Let X1,…,Xn be i.i.d. Poisson random variables with parameter λ>0 and denote by X¯¯¯¯n their empirical average,
X¯¯¯¯n=1n∑i=1nXi.
Find two sequences (an)n≥1 and (bn)n≥1 such that an(X¯¯¯¯n−bn) converges in distribution to a standard Gaussian random variable Z∼N(0,1) .
an is sqrt(n)/sqrt(lambda)
bn is lambda
Secondly, express P(|Z|≤t) in terms of Φ(r)=P(Z≤r) for t>0 .
Write Phi(t) (with capital P) for Φ(t) .
To find sequences an and bn such that an(X¯¯¯¯n - bn) converges in distribution to a standard Gaussian random variable Z ~ N(0,1), we can use the Central Limit Theorem.
The Central Limit Theorem states that if X1, X2, ..., Xn are independent and identically distributed random variables with E[Xi] = μ and Var(Xi) = σ^2, then the normalized sum of these variables converges in distribution to a standard normal distribution as n approaches infinity.
In this case, X1, X2, ..., Xn are i.i.d. Poisson random variables with parameter λ, so E[Xi] = λ and Var(Xi) = λ.
Let's calculate the mean and variance of X¯n:
E[X¯n] = E[1/n ∑i=1^n Xi] = 1/n ∑i=1^n E[Xi] = 1/n * n * λ = λ.
Var(X¯n) = Var(1/n ∑i=1^n Xi) = 1/n^2 ∑i=1^n Var(Xi) = 1/n^2 * n * λ = λ/n.
Now, let's find an and bn such that an(X¯¯¯¯n - bn) converges to a standard normal distribution. We want the mean of X¯¯¯¯n to be 0 and the variance of X¯¯¯¯n to be 1.
Setting the mean equal to 0:
λ = 0
Solving for λ, we get:
λ = 0.
Setting the variance equal to 1:
λ/n = 1
Solving for n, we get:
n = λ.
Therefore, an = 1/√λ and bn = λ.
So, a possible choice of sequences an and bn is:
an = 1/√λ and bn = λ.
With these sequences, an(X¯¯¯¯n - bn) converges in distribution to a standard Gaussian random variable Z ~ N(0,1) as n approaches infinity.
To find the sequences (an)n≥1 and (bn)n≥1 that satisfy the condition, we can use the Central Limit Theorem (CLT). The CLT states that the sum or average of a large number of independent and identically distributed (i.i.d.) random variables will approximate a normal distribution.
In this case, we have i.i.d. Poisson random variables X1, X2, ..., Xn with parameter λ > 0. We want to find the sequences (an)n≥1 and (bn)n≥1 such that an(X¯¯¯¯n - bn) converges in distribution to a standard Gaussian random variable Z ~ N(0,1).
Step 1: Compute the mean and variance of the Poisson distribution
The mean of a Poisson random variable is given by E(Xi) = λ, which is also the variance (Var(Xi) = λ).
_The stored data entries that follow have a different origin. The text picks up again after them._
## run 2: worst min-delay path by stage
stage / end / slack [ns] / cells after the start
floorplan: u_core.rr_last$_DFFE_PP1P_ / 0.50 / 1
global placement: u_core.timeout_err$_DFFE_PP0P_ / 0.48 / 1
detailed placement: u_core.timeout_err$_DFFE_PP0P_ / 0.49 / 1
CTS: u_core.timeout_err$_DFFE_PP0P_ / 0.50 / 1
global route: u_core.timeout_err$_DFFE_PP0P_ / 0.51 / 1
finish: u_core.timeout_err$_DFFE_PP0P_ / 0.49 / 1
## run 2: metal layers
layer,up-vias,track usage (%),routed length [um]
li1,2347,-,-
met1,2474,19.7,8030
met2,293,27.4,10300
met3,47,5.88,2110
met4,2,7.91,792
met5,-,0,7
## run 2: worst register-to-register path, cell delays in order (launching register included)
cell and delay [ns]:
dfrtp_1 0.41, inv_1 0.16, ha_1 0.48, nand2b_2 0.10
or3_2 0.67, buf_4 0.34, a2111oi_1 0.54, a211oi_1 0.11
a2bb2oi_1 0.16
Therefore, we have E(Xi) = Var(Xi) = λ for all i.
Step 2: Apply the Central Limit Theorem
According to the CLT, the sample mean X¯¯¯¯n = (1/n) ∑i=1n Xi follows a normal distribution with mean μ = λ and variance σ^2 = Var(Xi)/n = λ/n.
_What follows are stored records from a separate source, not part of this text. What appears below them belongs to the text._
`src/rtl/tl_pkg.sv`:
```
// Shared definitions for the emergency preemption sequencer.
//
// Lamp vectors are 8 bits wide. Bit 7 is the MSB and holds the high bit of
// direction 0, so direction k occupies bits [7-2k : 6-2k].
//
// Lamp encoding: RED=2'b00, YELLOW=2'b01, GREEN=2'b10. The code 2'b11 is
// invalid and is shown as RED.
package tl_pkg;

  localparam int NUM_DIRS = 4;

  localparam logic [1:0] LT_RED    = 2'b00;
  localparam logic [1:0] LT_YELLOW = 2'b01;
  localparam logic [1:0] LT_GREEN  = 2'b10;

  typedef enum logic [2:0] {
    IDLE        = 3'd0,
    YELLOW      = 3'd1,
    ALLRED      = 3'd2,
    EMERG_GREEN = 3'd3,
    EXIT_ALLRED = 3'd4
  } tl_state_t;

  // A direction requests when either of its two override lanes is high.
  function automatic logic [NUM_DIRS-1:0] dir_req(input logic [7:0] lane);
    logic [NUM_DIRS-1:0] r;
    r = '0;
    for (int k = 0; k < NUM_DIRS; k++) begin
      r[k] = |lane[(NUM_DIRS-1-k)*2 +: 2];
    end
    return r;
  endfunction

  // Lowest-index requesting direction wins; 0 when nothing requests.
  function automatic logic [1:0] pick_lowest(input logic [NUM_DIRS-1:0] req);
    logic [1:0] p;
    p = '0;
    for (int k = NUM_DIRS - 1; k >= 0; k--) begin
      if (req[k]) p = 2'(k);
    end
    return p;
  endfunction

  // Replace the invalid 2'b11 code with RED in every direction.
  function automatic logic [7:0] sanitise(input logic [7:0] v);
    logic [7:0] o;
    o = v;
    for (int k = 0; k < NUM_DIRS; k++) begin
      if (v[(NUM_DIRS-1-k)*2 +: 2] == 2'b11) o[(NUM_DIRS-1-k)*2 +: 2] = LT_RED;
    end
    return o;
  endfunction

  // Only direction dir GREEN, everyone else RED.
  function automatic logic [7:0] solo_green(input logic [1:0] dir);
    logic [7:0] o;
    o = '0;
    for (int k = 0; k < NUM_DIRS; k++) begin
      if (2'(k) == dir) o[(NUM_DIRS-1-k)*2 +: 2] = LT_GREEN;
    end
    return o;
  endfunction

  // Clearing pattern: every GREEN direction other than keep turns YELLOW,
  // everything else shows RED.
  function automatic logic [7:0] clear_pattern(input logic [7:0] lights,
                                               input logic [1:0] keep);
    logic [7:0] o;
    o = '0;
    for (int k = 0; k < NUM_DIRS; k++) begin
      if (2'(k) != keep && lights[(NUM_DIRS-1-k)*2 +: 2] == LT_GREEN)
        o[(NUM_DIRS-1-k)*2 +: 2] = LT_YELLOW;
    end
    return o;
  endfunction

endpackage

```
`src/rtl/preempt_timer.sv`:
```
// Loadable down-counter used to time each sequencer state.
//
// Ports:
//   clk, rst_n  clock and asynchronous active-low reset
//   load        reload count with load_val (asserted on every state entry)
//   load_val    duration of the state being entered, in cycles
//   done        high while the count sits at 1, i.e. in the last cycle of
//               the state; the count holds at 1 until the next load
module preempt_timer #(
  parameter int W = 3
) (
  input  logic         clk,
  input  logic         rst_n,
  input  logic         load,
  input  logic [W-1:0] load_val,
  output logic         done
);

  logic [W-1:0] count;

  always_ff @(posedge clk or negedge rst_n) begin
    if (!rst_n) begin
      count <= '0;
    end else if (load) begin
      count <= load_val;
    end else if (count > W'(1)) begin
      count <= count - W'(1);
    end
  end

  assign done = (count == W'(1));

endmodule

```
`src/rtl/emergency_preempt_sequencer.sv`:
```
// Emergency preemption sequencer between the normal phase controller and
// the lamp drivers. In IDLE it registers the (sanitised) normal lights; on an
// emergency request it clears conflicting greens through yellow and all-red,
// holds the requesting direction green for at least MIN_GREEN_CYCLES, then
// hands back through an all-red interval.
//
// Ports:
//   clk, rst_n     clock, asynchronous active-low reset
//   emergencyLane  per-lane override, direction k requests on bit 7-2k or 6-2k
//   normalLights   normal controller lamps, 2 bits per direction
//   lightsOut      registered lamp states, same packing
//   normalHold     high in every state other than IDLE
//   preemptActive  high only in EMERG_GREEN
//   servedDir      direction being served, 0 in IDLE
//   fsm_state      current state (tl_state_t encoding) for observation
//
// Handshake: there is none; emergencyLane is a level request sampled every
// cycle, and each output is a register updated on every clock edge.
module emergency_preempt_sequencer
  import tl_pkg::*;
#(
  parameter int YELLOW_CYCLES      = 3,
  parameter int ALLRED_CYCLES      = 2,
  parameter int MIN_GREEN_CYCLES   = 5,
  parameter int EXIT_ALLRED_CYCLES = 2
) (
  input  logic       clk,
  input  logic       rst_n,
  input  logic [7:0] emergencyLane,
  input  logic [7:0] normalLights,
  output logic [7:0] lightsOut,
  output logic       normalHold,
  output logic       preemptActive,
  output logic [1:0] servedDir,
  output logic [2:0] fsm_state
);

  localparam int MAX_AB  = (YELLOW_CYCLES > ALLRED_CYCLES) ? YELLOW_CYCLES : ALLRED_CYCLES;
  localparam int MAX_CD  = (MIN_GREEN_CYCLES > EXIT_ALLRED_CYCLES) ? MIN_GREEN_CYCLES
                                                                   : EXIT_ALLRED_CYCLES;
  localparam int MAX_CYC = (MAX_AB > MAX_CD) ? MAX_AB : MAX_CD;
  localparam int CW      = $clog2(MAX_CYC + 1);

  tl_state_t               state;
  tl_state_t               nxt_state;
  logic [NUM_DIRS-1:0]     req;
  logic [NUM_DIRS-1:0]     other_req;
  logic [1:0]              pick;
  logic [1:0]              reroute_dir;
  logic                    tmr_load;
  logic [CW-1:0]           tmr_val;
  logic                    tmr_done;

  always_comb begin
    req         = dir_req(emergencyLane);
    pick        = pick_lowest(req);
    other_req   = req & ~(4'b0001 << servedDir);
    reroute_dir = pick_lowest(other_req);
    nxt_state   = state;
    case (state)
      IDLE: begin
        // Skip the clearing phases when the requester is already the sole green.
        if (|req) nxt_state = (lightsOut == solo_green(pick)) ? EMERG_GREEN : YELLOW;
      end
      YELLOW:      if (tmr_done) nxt_state = ALLRED;
      ALLRED:      if (tmr_done) nxt_state = EMERG_GREEN;
      EMERG_GREEN: begin
        if (tmr_done && !req[servedDir]) nxt_state = (|other_req) ? YELLOW : EXIT_ALLRED;
      end
      EXIT_ALLRED: if (tmr_done) nxt_state = IDLE;
      default:     nxt_state = IDLE;
    endcase

    // Every state change is a state entry, and every entry reloads the timer.
    tmr_load = (nxt_state != state);
    case (nxt_state)
      YELLOW:      tmr_val = CW'(YELLOW_CYCLES);
      ALLRED:      tmr_val = CW'(ALLRED_CYCLES);
      EMERG_GREEN: tmr_val = CW'(MIN_GREEN_CYCLES);
      EXIT_ALLRED: tmr_val = CW'(EXIT_ALLRED_CYCLES);
      default:     tmr_val = '0;
    endcase
  end

  preempt_timer #(.W(CW)) u_timer (
    .clk      (clk),
    .rst_n    (rst_n),
    .load     (tmr_load),
    .load_val (tmr_val),
    .done     (tmr_done)
  );

  always_ff @(posedge clk or negedge rst_n) begin
    if (!rst_n) begin
      state         <= IDLE;
      lightsOut     <= '0;
      normalHold    <= 1'b0;
      preemptActive <= 1'b0;
      servedDir     <= '0;
    end else begin
      state         <= nxt_state;
      normalHold    <= (nxt_state != IDLE);
      preemptActive <= (nxt_state == EMERG_GREEN);
      case (state)
        IDLE: begin
          if (nxt_state == EMERG_GREEN) begin
            servedDir <= pick;
            lightsOut <= solo_green(pick);
          end else if (nxt_state == YELLOW) begin
            servedDir <= pick;
            lightsOut <= clear_pattern(lightsOut, pick);
          end else begin
            lightsOut <= sanitise(normalLights);
          end
        end
        YELLOW: if (nxt_state == ALLRED) lightsOut <= '0;
        ALLRED: if (nxt_state == EMERG_GREEN) lightsOut <= solo_green(servedDir);
        EMERG_GREEN: begin
          if (nxt_state == YELLOW) begin
            // The outgoing direction is the only green, so it alone turns yellow.
            servedDir <= reroute_dir;
            lightsOut <= clear_pattern(lightsOut, reroute_dir);
          end else if (nxt_state == EXIT_ALLRED) begin
            lightsOut <= '0;
          end
        end
        EXIT_ALLRED: begin
          if (nxt_state == IDLE) begin
            servedDir <= '0;
            lightsOut <= sanitise(normalLights);
          end
        end
        default: lightsOut <= '0;
      endcase
    end
  end

  assign fsm_state = state;

endmodule

```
Step 3: Standardize the sample mean
To standardize the sample mean, we subtract the mean and divide by the standard deviation. In this case, we subtract μ = λ and divide by the standard deviation, which is √(σ^2) = √(λ/n).
Step 4: Rewrite the expression
Let Zn = (√n)(X¯¯¯¯n - μ)/σ, where μ = λ and σ = √(λ/n).
Step 5: Simplify the expression
Let an = √n and bn = μ = λ.
Step 6: Conclude
From the above steps, we have found the sequences (an)n≥1 = (√n) and (bn)n≥1 = λ that satisfy the condition. Therefore, an(X¯¯¯¯n - bn) converges in distribution to a standard Gaussian random variable Z ~ N(0,1).